Set forth below is the text of a comment that I recently posted to the discussion thread for another blog entry at this site:
“ I’m a research guy. Whachgonnado?”
You said you are a journalist. What specific training do you have regarding investment research and analysis? I thought you said that you are not a numbers guy.
I am journalist who has bought into the idea that investors should be using the peer-reviewed research as a guide re how to invest. It was John Bogle’s books and articles that persuaded me of that one.
The trouble with using research as a guide is that research findings CHANGE over time. The research does not say the same thing in 2022 as it said in 1965. We learned something very important in 1981 — the market is NOT efficient, not only does market timing always work, it is always REQUIRED for investors to maintain the same risk profile at all times (that is, to Stay the Course in a meaningful way).

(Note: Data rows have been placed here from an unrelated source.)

[src/verilog/mailbox_pkg.sv]
`default_nettype none
package mailbox_pkg;

   localparam int unsigned HALF_W = 16;
   localparam int unsigned WORD_W = 32;

   // core register indices in the core's register space
   localparam logic [5:0] REG_DATA_HIGH = 6'h28;
   localparam logic [5:0] REG_DATA_LOW  = 6'h29;
   localparam int unsigned REG_ADDR_W   = 6;

   // positions in the external-state signal set
   localparam int unsigned EXT_STATE_W        = 8;
   localparam int unsigned EXT_STATE_BIT_SIX   = 6;
   localparam int unsigned EXT_STATE_BIT_SEVEN = 7;

   localparam logic        FLAG_RESET = 1'b0;
   localparam logic [15:0] HALF_RESET = 16'h0000;

endpackage

`default_nettype wire

[src/verilog/mailbox_half.sv]
`timescale 1ns/10ps
`default_nettype none

// one 16-bit slice of both directions of the mailbox
module mailbox_half #(
   parameter int unsigned WIDTH = 16
) (
   input  wire logic             clock_in,
   input  wire logic             rst_in,
   input  wire logic             host_wr_in,
   input  wire logic [WIDTH-1:0] host_data_in,
   input  wire logic             core_wr_in,
   input  wire logic [WIDTH-1:0] core_data_in,
   output logic      [WIDTH-1:0] inbound_out,
   output logic      [WIDTH-1:0] outbound_out
);

   typedef struct packed {
      logic [WIDTH-1:0] inbound;
      logic [WIDTH-1:0] outbound;
   } half_state_t;

   half_state_t state_q;
   half_state_t state_d;

   always_comb
   begin
      state_d = state_q;
      if (host_wr_in)
      begin
         state_d.inbound = host_data_in;
      end
      if (core_wr_in)
      begin
         state_d.outbound = core_data_in;
      end
   end

   always_ff @(posedge clock_in or posedge rst_in)
   begin
      if (rst_in)
      begin
         state_q <= '0;
      end
      else
      begin
         state_q <= state_d;
      end
   end

   assign inbound_out  = state_q.inbound;
   assign outbound_out = state_q.outbound;

endmodule

`default_nettype wire

[src/verilog/host_core_mailbox.sv]
// How it works
// - the 32-bit mailbox is two 16-bit core registers, high and low halves
// - host write loads inbound word; host read returns outbound word
// - inbound pending rises on host write, stays until core reads high half
// - core read of high half clears inbound pending
// - core write of high half sets outbound pending until host reads
// - host read of the mailbox clears outbound pending
// - inbound pending visible to core as external-state bit six
// - outbound pending visible to core as external-state bit seven
// - both pending flags are driven out as pins
// - low-half core accesses never change either flag
// - core software touches low half first, high half last
// - a nullified core read of high half still clears inbound pending
`timescale 1ns/10ps
`default_nettype none

module host_core_mailbox #(
   parameter int unsigned WORD_W = mailbox_pkg::WORD_W,
   parameter int unsigned HALF_W = mailbox_pkg::HALF_W,
   parameter int unsigned ADDR_W = mailbox_pkg::REG_ADDR_W,
   parameter int unsigned EXT_W  = mailbox_pkg::EXT_STATE_W
) (
   input  wire logic              clock_in,
   input  wire logic              rst_in,
   input  wire logic              mailbox_select_in,
   input  wire logic              host_wr_in,
   input  wire logic              host_rd_in,
   input  wire logic [WORD_W-1:0] host_wdata_in,
   output logic      [WORD_W-1:0] host_rdata_out,
   input  wire logic              core_wr_in,
   input  wire logic              core_rd_in,
   input  wire logic              core_nullified_in,
   input  wire logic [ADDR_W-1:0] core_addr_in,
   input  wire logic [HALF_W-1:0] core_wdata_in,
   output logic      [HALF_W-1:0] core_rdata_out,
   output logic      [EXT_W-1:0]  ext_state_out,
   output logic                   inbound_pending_pin_out,
   output logic                   outbound_pending_pin_out
);

   // the word splits into core-sized halves; index 0 is the low half
   localparam int unsigned HALVES = WORD_W / HALF_W;
   localparam int unsigned TOP    = HALVES - 1;

   typedef struct packed {
      logic              inbound_pending;
      logic              outbound_pending;
      logic [EXT_W-1:0]  ext_state;
      logic [WORD_W-1:0] host_rdata;
      logic [HALF_W-1:0] core_rdata;
   } top_state_t;

   top_state_t state_q;
   top_state_t state_d;

   logic [HALVES-1:0]             core_sel;
   logic [HALVES-1:0]             core_half_wr;
   logic [HALVES-1:0][HALF_W-1:0] in_half;
   logic [HALVES-1:0][HALF_W-1:0] out_half;
   logic                          host_wr;
   logic                          host_rd;
   logic                          core_wr_eff;
   logic                          inbound_take;
   logic                          inbound_consume;
   logic                          outbound_post;
   logic                          outbound_take;

   // core register index that reaches a given half
   function automatic logic [ADDR_W-1:0] half_index(
      input int unsigned half
   );
      if (half == 0)
      begin
         return ADDR_W'(mailbox_pkg::REG_DATA_LOW);
      end
      else
      begin
         return ADDR_W'(mailbox_pkg::REG_DATA_HIGH);
      end
   endfunction

   function automatic logic hits_index(
      input logic [ADDR_W-1:0] addr,
      input logic [ADDR_W-1:0] index
   );
      return addr == index;
   endfunction

   // a raise in the same cycle as a drop wins, so a fresh word is never lost
   function automatic logic next_flag(
      input logic current,
      input logic raise,
      input logic drop
   );
      logic result;
      result = current;
      if (drop)
      begin
         result = 1'b0;
      end
      if (raise)
      begin
         result = 1'b1;
      end
      return result;
   endfunction

   // external-state image of the two flags; all other bits read as zero
   function automatic logic [EXT_W-1:0] ext_state_of(
      input logic inbound,
      input logic outbound
   );
      logic [EXT_W-1:0] image;
      image = '0;
      image[mailbox_pkg::EXT_STATE_BIT_SIX]   = inbound;
      image[mailbox_pkg::EXT_STATE_BIT_SEVEN] = outbound;
      return image;
   endfunction

   // host side reaches the mailbox only while select is asserted
   assign host_wr = mailbox_select_in & host_wr_in;
   assign host_rd = mailbox_select_in & host_rd_in;
   // a nullified write stores nothing
   assign core_wr_eff = core_wr_in & ~core_nullified_in;

   // both halves are written together by a 32-bit host transfer
   for (genvar i = 0; i < HALVES; i++)
   begin : g_half
      assign core_sel[i]     = hits_index(core_addr_in, half_index(i));
      assign core_half_wr[i] = core_wr_eff & core_sel[i];

      mailbox_half #(
         .WIDTH(HALF_W)
      ) u_half (
         .clock_in     (clock_in),
         .rst_in       (rst_in),
         .host_wr_in   (host_wr),
         .host_data_in (host_wdata_in[i*HALF_W +: HALF_W]),
         .core_wr_in   (core_half_wr[i]),
         .core_data_in (core_wdata_in),
         .inbound_out  (in_half[i]),
         .outbound_out (out_half[i])
      );
   end

   // only the high half moves the flags; low half accesses pass data only
   assign inbound_take    = host_wr;
   // a nullified read still consumes the word, so such slots must be avoided
   assign inbound_consume = core_rd_in & core_sel[TOP];
   assign outbound_post   = core_half_wr[TOP];
   assign outbound_take   = host_rd;

   always_comb
   begin
      state_d = state_q;
      // the host sees the outbound word as it stands in the read cycle
      if (host_rd)
      begin
         state_d.host_rdata = out_half;
      end
      for (int unsigned i = 0; i < HALVES; i++)
      begin
         if (core_rd_in & core_sel[i])
         begin
            state_d.core_rdata = in_half[i];
         end
      end
      state_d.inbound_pending  = next_flag(state_q.inbound_pending,
                                           inbound_take,
                                           inbound_consume);
      state_d.outbound_pending = next_flag(state_q.outbound_pending,
                                           outbound_post,
                                           outbound_take);
      state_d.ext_state        = ext_state_of(state_d.inbound_pending,
                                              state_d.outbound_pending);
   end

   always_ff @(posedge clock_in or posedge rst_in)
   begin
      if (rst_in)
      begin
         state_q.inbound_pending  <= mailbox_pkg::FLAG_RESET;
         state_q.outbound_pending <= mailbox_pkg::FLAG_RESET;
         state_q.ext_state        <= '0;
         state_q.host_rdata       <= '0;
         state_q.core_rdata       <= HALF_W'(mailbox_pkg::HALF_RESET);
      end
      else
      begin
         state_q <= state_d;
      end
   end

   // host must poll this before writing again
   assign inbound_pending_pin_out  = state_q.inbound_pending;
   assign outbound_pending_pin_out = state_q.outbound_pending;
   assign host_rdata_out           = state_q.host_rdata;
   assign core_rdata_out           = state_q.core_rdata;
   assign ext_state_out            = state_q.ext_state;

endmodule

`default_nettype wire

There is a negative to this from a marketing perspective. From a marketing perspective, people who work in this field want to be perceived as experts. It cuts against the perception of them as experts for them to say “Oh, you know how I once said that market timing is not always 100 percent required, please forgot that I said that, there’s new research out showing that I was wrong.” Buy-and-Hold is what SELLS (for as long as prices remain high), Valuation-Informed Indexing is what WORKS.
I don’t think that we can let marketing considerations totally dominate what can be said on the internet. We have millions of middle-class investors who desperately need access to honest and accurate reports re how stock investing works. I believe that we need to provide them to them. Call me madcap.
Turning a quick buck is nice. But turning a quick buck can’t become the entire deal. At some point, you need to permit a little bit of honesty to slip into the discussions. I believe that a good place to start is in reports of the safe withdrawal rate.